Mariusz Wach (32-2, 17 KO) pod koniec roku skończy 38 lat. Gdyby nie dopingowa wpadka po walce o mistrzostwo wagi ciężkiej z Władymirem Kliczką (2012 rok), mniej urazów i konkretny plan prowadzenia kariery, ostatnie lata mogły obfitować w ciekawe pojedynki naszego boksera.
Ciekawie zrobiło się jednak tylko raz – półtora roku temu przed potyczką z Aleksandrem Powietkinem. Przed, bo w ringu rządził Rosjanin. 18 marca w Lipsku pierwsze duże wyzwanie Wacha od tamtego czasu - starcie z 34-letnim Erkanem Teperem (16-1, 10 KO).

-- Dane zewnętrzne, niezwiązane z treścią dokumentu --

What follows belongs to an exercise in optimizing a design on an open flow for small area, a short achievable clock period and few clock cycles per item; a production flow would make more cautious choices.
In this exercise RTL edits were held to simulation tests only and were not proved equivalent to the original.
Power and IR drop assume default switching activity.

`design.v`:
```
`default_nettype none
package trk_tmr_pkg;
    localparam int unsigned EXP_W     = 5;
    localparam int unsigned CNT_W     = 8;
    localparam int unsigned TICK_W    = 22;
    localparam int unsigned HALF_W    = TICK_W - 1;
    localparam int unsigned RAND_W    = 16;
    localparam int unsigned CFG_IDX_W = 2;
    localparam int unsigned CFG_DAT_W = 8;
    localparam int unsigned MAX_EXP_DEF          = 24;
    localparam int unsigned TICKS_PER_SECOND_DEF = 128;
    localparam int unsigned MS_PER_SEC           = 1000;
    localparam int unsigned RAND_TOP             = (1 << RAND_W) - 1;
    localparam logic [TICK_W-1:0] TICK_MAX  = {TICK_W{1'b1}};
    localparam logic [CNT_W-1:0]  COUNT_MAX = {CNT_W{1'b1}};
    localparam logic [EXP_W-1:0] MIN_EXP_RST    = 5'd12;
    localparam logic [EXP_W-1:0] DOUBLINGS_RST  = 5'd8;
    localparam logic [CNT_W-1:0] REDUNDANCY_RST = 8'd10;
    typedef enum logic [1:0] {
        OP_TICK  = 2'd0,
        OP_HEARD = 2'd1,
        OP_RESET = 2'd2,
        OP_START = 2'd3
    } t_op;
    typedef enum logic [2:0] {
        EV_NONE     = 3'd0,
        EV_TRANSMIT = 3'd1,
        EV_SUPPRESS = 3'd2,
        EV_POSTPONE = 3'd3,
        EV_NEW_INTV = 3'd4
    } t_event;
    typedef enum logic [CFG_IDX_W-1:0] {
        CFG_MIN_EXP    = 2'd0,
        CFG_DOUBLINGS  = 2'd1,
        CFG_REDUNDANCY = 2'd2
    } t_cfg_idx;
    typedef struct packed {
        t_op               op;
        logic [RAND_W-1:0] rand_word;
        logic              addr_ready;
    } t_in_item;
    typedef struct packed {
        t_event            event_res;
        logic [EXP_W-1:0]  interval_exp;
        logic [CNT_W-1:0]  consistent_count;
    } t_out_item;
    typedef logic [(1 << EXP_W)-1:0][TICK_W-1:0] t_tick_tbl;
    function automatic t_tick_tbl ticks_table(input int unsigned tps);
        logic [(1 << EXP_W)*TICK_W-1:0] tbl;
        logic [63:0] t;
        for (int e = 0; e < (1 << EXP_W); e++) begin
            t = ((64'd1 << e) * 64'(tps)) / MS_PER_SEC;
            if (t > 64'(TICK_MAX)) begin
                t = 64'(TICK_MAX);
            end
            tbl[e*TICK_W +: TICK_W] = t[TICK_W-1:0];
        end
        ticks_table = tbl;
    endfunction
    function automatic logic [TICK_W-1:0] add22(input logic [TICK_W-1:0] a,
                                                input logic [TICK_W-1:0] b,
                                                input logic              ci);
        logic [TICK_W-1:0] p, g, pp, gg;
        p  = a ^ b;
        g  = a & b;
        pp = p;
        gg = g;
        gg[0] = g[0] | (p[0] & ci);
        for (int i = 1; i <= 5; i++) begin
            for (int j = (1 << i) - 1; j < TICK_W; j = j + (1 << i)) begin
                gg[j] = gg[j] | (pp[j] & gg[j - (1 << (i - 1))]);
                pp[j] = pp[j] & pp[j - (1 << (i - 1))];
            end
        end
        for (int i = 5; i > 0; i--) begin
            for (int j = (1 << i) + (1 << (i - 1)) - 1; j < TICK_W; j = j + (1 << i)) begin
                gg[j] = gg[j] | (pp[j] & gg[j - (1 << (i - 1))]);
                pp[j] = pp[j] & pp[j - (1 << (i - 1))];
            end
        end
        add22 = p ^ {gg[TICK_W-2:0], ci};
    endfunction
    function automatic logic [CNT_W-1:0] inc8(input logic [CNT_W-1:0] x);
        logic c;
        c = 1'b1;
        for (int i = 0; i < CNT_W; i++) begin
            inc8[i] = x[i] ^ c;
            c       = c & x[i];
        end
    endfunction
    function automatic logic [EXP_W-1:0] inc5(input logic [EXP_W-1:0] x);
        logic c;
        c = 1'b1;
        for (int i = 0; i < EXP_W; i++) begin
            inc5[i] = x[i] ^ c;
            c       = c & x[i];
        end
    endfunction
    function automatic logic lt8(input logic [CNT_W-1:0] a, input logic [CNT_W-1:0] b);
        logic l;
        l = 1'b0;
        for (int i = 0; i < CNT_W; i++) begin
            l = (~a[i] & b[i]) | (~(a[i] ^ b[i]) & l);
        end
        lt8 = l;
    endfunction
    function automatic logic lt5(input logic [EXP_W-1:0] a, input logic [EXP_W-1:0] b);
        logic l;
        l = 1'b0;
        for (int i = 0; i < EXP_W; i++) begin
            l = (~a[i] & b[i]) | (~(a[i] ^ b[i]) & l);
        end
        lt5 = l;
    endfunction
    function automatic logic lt6(input logic [5:0] a, input logic [5:0] b);
        logic l;
        l = 1'b0;
        for (int i = 0; i < 6; i++) begin
            l = (~a[i] & b[i]) | (~(a[i] ^ b[i]) & l);
        end
        lt6 = l;
    endfunction
    function automatic logic [6:0] sub7(input logic [6:0] a, input logic [6:0] b);
        logic w;
        w = 1'b0;
        for (int i = 0; i < 7; i++) begin
            sub7[i] = a[i] ^ b[i] ^ w;
            w       = (~a[i] & (b[i] | w)) | (b[i] & w);
        end
    endfunction
    function automatic logic [5:0] add5(input logic [4:0] a, input logic [4:0] b);
        logic c;
        c = 1'b0;
        for (int i = 0; i < 5; i++) begin
            add5[i] = a[i] ^ b[i] ^ c;
            c       = (a[i] & b[i]) | (c & (a[i] ^ b[i]));
        end
        add5[5] = c;
    endfunction
endpackage
`default_nettype wire
`default_nettype none
module trickle_interval_timer_unit #(
    parameter int unsigned TICKS_PER_SECOND = trk_tmr_pkg::TICKS_PER_SECOND_DEF,
    parameter int unsigned MAX_EXP          = trk_tmr_pkg::MAX_EXP_DEF
) (
    input  wire                                  i_clk,
    input  wire                                  i_rst_n,
    input  wire                                  i_in_valid,
    output logic                                 o_in_ready,
    input  wire [18:0]                           i_in,
    output logic                                 o_out_valid,
    input  wire                                  i_out_ready,
    output logic [15:0]                          o_out,
    input  wire                                  i_cfg_valid,
    output logic                                 o_cfg_ready,
    input  wire [trk_tmr_pkg::CFG_IDX_W-1:0]     i_cfg_index,
    input  wire [trk_tmr_pkg::CFG_DAT_W-1:0]     i_cfg_data
);
    localparam int unsigned EXP_W  = trk_tmr_pkg::EXP_W;
    localparam int unsigned CNT_W  = trk_tmr_pkg::CNT_W;
    localparam int unsigned TICK_W = trk_tmr_pkg::TICK_W;
    localparam logic [EXP_W-1:0]  MAX_EXP_V  = EXP_W'(MAX_EXP);
    localparam logic [TICK_W-1:0] POSTPONE_T = TICK_W'(TICKS_PER_SECOND);
    localparam logic [(1 << EXP_W)*TICK_W-1:0] TICK_TBL =
        trk_tmr_pkg::ticks_table(TICKS_PER_SECOND);
    localparam logic [TICK_W-1:0] T_TOP      = TICK_TBL[24*TICK_W +: TICK_W];
    logic [EXP_W-1:0] r_min_exp;
    logic [EXP_W-1:0] r_doublings;
    logic [CNT_W-1:0] r_redundancy;
    logic [EXP_W-1:0] r_ceil;
    logic [EXP_W-1:0]  r_exp;
    logic [CNT_W-1:0]  r_heard;
    logic [2:0]        r_event;
    logic              r_fire_pending;
    logic              r_running;
    logic              r_addr_ok;
    logic [TICK_W-1:0] r_ticks;
    logic [TICK_W-1:0] r_b;
    logic              r_busy;
    logic [4:0]        r_step;
    logic              r_in_ready;
    logic              r_out_valid;
    logic              r_m_valid;
    logic [18:0]       r_m;
    logic              r_s_valid;
    logic [18:0]       r_s;
    assign o_cfg_ready = 1'b1;
    assign o_in_ready  = r_in_ready;
    assign o_out_valid = r_out_valid;
    assign o_out       = {r_event, r_exp, r_heard};
    logic in_xfer, proc, m_load;
    assign in_xfer = i_in_valid && r_in_ready;
    assign proc    = r_m_valid && !r_busy && (!r_out_valid || i_out_ready);
    assign m_load  = proc || !r_m_valid;
    logic [1:0]  op;
    logic [15:0] rnd;
    logic        rdy;
    assign op  = r_m[18:17];
    assign rnd = r_m[16:1];
    assign rdy = r_m[0];
    logic [EXP_W-1:0] eff_min, exp_up;
    always_comb begin
        eff_min = trk_tmr_pkg::lt5(MAX_EXP_V, r_min_exp) ? MAX_EXP_V : r_min_exp;
        exp_up  = trk_tmr_pkg::lt5(r_exp, r_ceil) ? trk_tmr_pkg::inc5(r_exp) : r_exp;
    end
    logic [TICK_W-1:0] h_big;
    logic              t_lsb;
    logic [46:0] c_exp;
    always_comb begin
        c_exp = {25'd0, T_TOP} << r_exp;
        h_big = c_exp[46:25];
        t_lsb = c_exp[24];
    end
    logic fold_c;
    assign fold_c = (&r_b[15:6]) && !trk_tmr_pkg::lt6(r_b[21:16], ~r_b[5:0]);
    logic [TICK_W-1:0] add_y, add_s;
    logic              add_ci;
    always_comb begin
        add_y  = {TICK_W{1'b1}};
        add_ci = 1'b0;
        if (r_busy) begin
            if (!r_step[4]) begin
                add_y = r_b[0] ? h_big : '0;
            end else if (r_step == 5'd16) begin
                add_y = {6'd0, r_b[15:0]};
            end else if (r_step == 5'd17) begin
                add_y  = {16'd0, r_b[21:16]};
                add_ci = fold_c;
            end else if (r_step == 5'd18) begin
                add_y = h_big;
            end else begin
                add_y = ~{h_big[TICK_W-2:0], t_lsb};
            end
        end
        add_s = trk_tmr_pkg::add22(r_ticks, add_y, add_ci);
    end
    logic [EXP_W-1:0]  n_exp;
    logic [CNT_W-1:0]  n_heard;
    logic [2:0]        n_event;
    logic              n_fire_pending, n_running, n_addr_ok;
    logic [TICK_W-1:0] n_ticks;
    logic              do_begin;
    logic [EXP_W-1:0]  begin_exp;
    always_comb begin
        n_exp          = r_exp;
        n_heard        = r_heard;
        n_event        = trk_tmr_pkg::EV_NONE;
        n_fire_pending = r_fire_pending;
        n_running      = r_running;
        n_addr_ok      = r_addr_ok;
        n_ticks        = r_ticks;
        do_begin       = 1'b0;
        begin_exp      = eff_min;
        case (op)
            trk_tmr_pkg::OP_TICK: begin
                if (r_running) begin
                    if (r_ticks[TICK_W-1:1] != '0) begin
                        n_ticks = add_s;
                    end else if (!r_addr_ok && !rdy) begin
                        n_ticks = POSTPONE_T;
                        n_event = trk_tmr_pkg::EV_POSTPONE;
                    end else begin
                        n_addr_ok = 1'b1;
                        if (r_fire_pending) begin
                            n_event = trk_tmr_pkg::lt8(r_heard, r_redundancy) ?
                                      trk_tmr_pkg::EV_TRANSMIT : trk_tmr_pkg::EV_SUPPRESS;
                            n_fire_pending = 1'b0;
                            n_ticks = r_b;
                        end else begin
                            begin_exp = exp_up;
                            do_begin  = 1'b1;
                        end
                    end
                end
            end
            trk_tmr_pkg::OP_HEARD: begin
                if (r_heard != trk_tmr_pkg::COUNT_MAX) begin
                    n_heard = trk_tmr_pkg::inc8(r_heard);
                end
            end
            trk_tmr_pkg::OP_RESET: begin
                if (trk_tmr_pkg::lt5(eff_min, r_exp)) begin
                    do_begin = 1'b1;
                end
            end
            default: begin
                do_begin = 1'b1;
            end
        endcase
        if (do_begin) begin
            n_exp          = begin_exp;
            n_heard        = '0;
            n_event        = trk_tmr_pkg::EV_NEW_INTV;
            n_fire_pending = 1'b1;
            n_running      = 1'b1;
        end
    end
    logic       r_all1;
    logic [6:0] fire_s, tail_s, t_small;
    logic [46:0] c_begin;
    assign r_all1 = &rnd;
    always_comb begin
        c_begin = {25'd0, T_TOP} << begin_exp;
        t_small = c_begin[30:24];
        case (begin_exp)
            5'd4:    fire_s = r_all1 ? 7'd2  : 7'd1;
            5'd5:    fire_s = r_all1 ? 7'd4  : {5'd0, 1'b1, rnd[15]};
            5'd6:    fire_s = r_all1 ? 7'd8  : {4'd0, 1'b1, rnd[15:14]};
            5'd7:    fire_s = r_all1 ? 7'd16 : {3'd0, 1'b1, rnd[15:13]};
            5'd8:    fire_s = r_all1 ? 7'd32 : {2'd0, 1'b1, rnd[15:12]};
            5'd9:    fire_s = r_all1 ? 7'd64 : {1'd0, 1'b1, rnd[15:11]};
            default: fire_s = 7'd0;
        endcase
        tail_s = trk_tmr_pkg::sub7(t_small, fire_s);
    end
    logic begin_slow;
    assign begin_slow = begin_exp[4] || (begin_exp[3] && (begin_exp[2] || begin_exp[1]));
    always_ff @(posedge i_clk) begin
        if (!i_rst_n) begin
            r_min_exp    <= trk_tmr_pkg::MIN_EXP_RST;
            r_doublings  <= trk_tmr_pkg::DOUBLINGS_RST;
            r_redundancy <= trk_tmr_pkg::REDUNDANCY_RST;
        end else if (i_cfg_valid) begin
            case (i_cfg_index)
                trk_tmr_pkg::CFG_MIN_EXP:    r_min_exp    <= i_cfg_data[EXP_W-1:0];
                trk_tmr_pkg::CFG_DOUBLINGS:  r_doublings  <= i_cfg_data[EXP_W-1:0];
                trk_tmr_pkg::CFG_REDUNDANCY: r_redundancy <= i_cfg_data[CNT_W-1:0];
                default: begin
                end
            endcase
        end
    end
    logic [EXP_W:0] ceil_sum;
    assign ceil_sum = trk_tmr_pkg::add5(r_min_exp, r_doublings);
    always_ff @(posedge i_clk) begin
        r_ceil <= trk_tmr_pkg::lt5(MAX_EXP_V, ceil_sum[EXP_W-1:0]) || ceil_sum[EXP_W] ?
                  MAX_EXP_V : ceil_sum[EXP_W-1:0];
    end
    always_ff @(posedge i_clk) begin
        if (!i_rst_n) begin
            r_exp          <= '0;
            r_heard        <= '0;
            r_fire_pending <= 1'b0;
            r_running      <= 1'b0;
            r_addr_ok      <= 1'b0;
            r_busy         <= 1'b0;
        end else if (r_busy) begin
            if (r_step == 5'd19) begin
                r_busy <= 1'b0;
            end
        end else if (proc) begin
            r_exp          <= n_exp;
            r_heard        <= n_heard;
            r_fire_pending <= n_fire_pending;
            r_running      <= n_running;
            r_addr_ok      <= n_addr_ok;
            r_busy         <= do_begin && begin_slow;
        end
    end
    always_ff @(posedge i_clk) begin
        if (r_busy) begin
            r_step <= trk_tmr_pkg::inc5(r_step);
            if (!r_step[4]) begin
                r_ticks <= {1'b0, add_s[TICK_W-1:1]};
                r_b     <= {6'd0, add_s[0], r_b[15:1]};
            end else if (r_step == 5'd16) begin
                r_b     <= add_s;
            end else if (r_step == 5'd19) begin
                r_b     <= ~add_s;
            end else begin
                r_ticks <= add_s;
            end
        end else if (proc) begin
            r_event <= n_event;
            r_step  <= '0;
            if (do_begin) begin
                if (begin_slow) begin
                    r_ticks <= '0;
                    r_b     <= {6'd0, rnd};
                end else begin
                    r_ticks <= {15'd0, fire_s};
                    r_b     <= {15'd0, tail_s};
                end
            end else begin
                r_ticks <= n_ticks;
            end
        end
    end
    always_ff @(posedge i_clk) begin
        if (!i_rst_n) begin
            r_out_valid <= 1'b0;
            r_m_valid   <= 1'b0;
            r_s_valid   <= 1'b0;
            r_in_ready  <= 1'b1;
        end else begin
            if (proc) begin
                r_out_valid <= 1'b1;
            end else if (i_out_ready) begin
                r_out_valid <= 1'b0;
            end
            if (m_load) begin
                r_m_valid  <= r_s_valid || in_xfer;
                r_s_valid  <= 1'b0;
                r_in_ready <= 1'b1;
            end else if (in_xfer) begin
                r_s_valid  <= 1'b1;
                r_in_ready <= 1'b0;
            end
        end
    end
    always_ff @(posedge i_clk) begin
        if (m_load) begin
            r_m <= r_s_valid ? r_s : i_in;
        end
        if (in_xfer) begin
            r_s <= i_in;
        end
    end
endmodule
`default_nettype wire
```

- Rywal wcale nie jest taki mały, jak się wydaje – mówi Piotr Wilczewski, trener Wacha. - Sylwetka Tepera nie imponuje, ale jest on bardzo waleczny i prze do przodu. Szanujemy go, lecz do Kliczki i Powietkina mu daleko. Liczę na to, że Mariusz wreszcie odniesie ważne zwycięstwo i udowodni, że stać go jeszcze na bardzo dobre walki.
Wach przygotowuje się pod kątem fizycznym z Jakubem Chyckim, który wcześniej pomagał Tomaszowi Adamkowi. - Pracują bardzo ciężko, robią badania. To powinno przynieść efekt - twierdzi Wilczewski.